- TRY IT:
Output, word for word, the lines of this listing that fall between the line with "export DETAILED_ROUTE_END_ITERATION = 7" and the line with "create_clock -name i_ref_clk", counting both of those lines, and no others.

- INFORMATION:
$ cat config.mk
export PLATFORM = sky130hd
export DESIGN_NAME = dtr_receiver
export DESIGN_NICKNAME = d
export VERILOG_FILES = /design/src/rtl/dtr_pkg.sv /design/src/rtl/dtr_receiver.sv
export SDC_FILE = /design/constraint.sdc
export NUM_CORES = 1
export LEC_CHECK = 0
export BUFFER_PORTS_ARGS = -buffer_cell sky130_fd_sc_hd__buf_2
export CAP_MARGIN = 20
export CORE_UTILIZATION = 43
export DETAILED_ROUTE_END_ITERATION = 7
export PLACE_DENSITY_LB_ADDON = 0.05
export SLEW_MARGIN = 20
export SYNTH_ARGS = -nofsm -noshare
export SYNTH_HDL_FRONTEND = slang
export SYNTH_SLANG_ARGS = --single-unit
$ cat constraint.sdc
create_clock -name i_ref_clk -period 2.3 [get_ports i_ref_clk]
set_input_delay 0.46 -clock i_ref_clk [delete_from_list [all_inputs] [get_ports i_ref_clk]]
set_output_delay 0.46 -clock i_ref_clk [all_outputs]
set_load 0.05 [all_outputs]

- TASK ANSWER:
export DETAILED_ROUTE_END_ITERATION = 7
export PLACE_DENSITY_LB_ADDON = 0.05
export SLEW_MARGIN = 20
export SYNTH_ARGS = -nofsm -noshare
export SYNTH_HDL_FRONTEND = slang
export SYNTH_SLANG_ARGS = --single-unit
$ cat constraint.sdc
create_clock -name i_ref_clk -period 2.3 [get_ports i_ref_clk]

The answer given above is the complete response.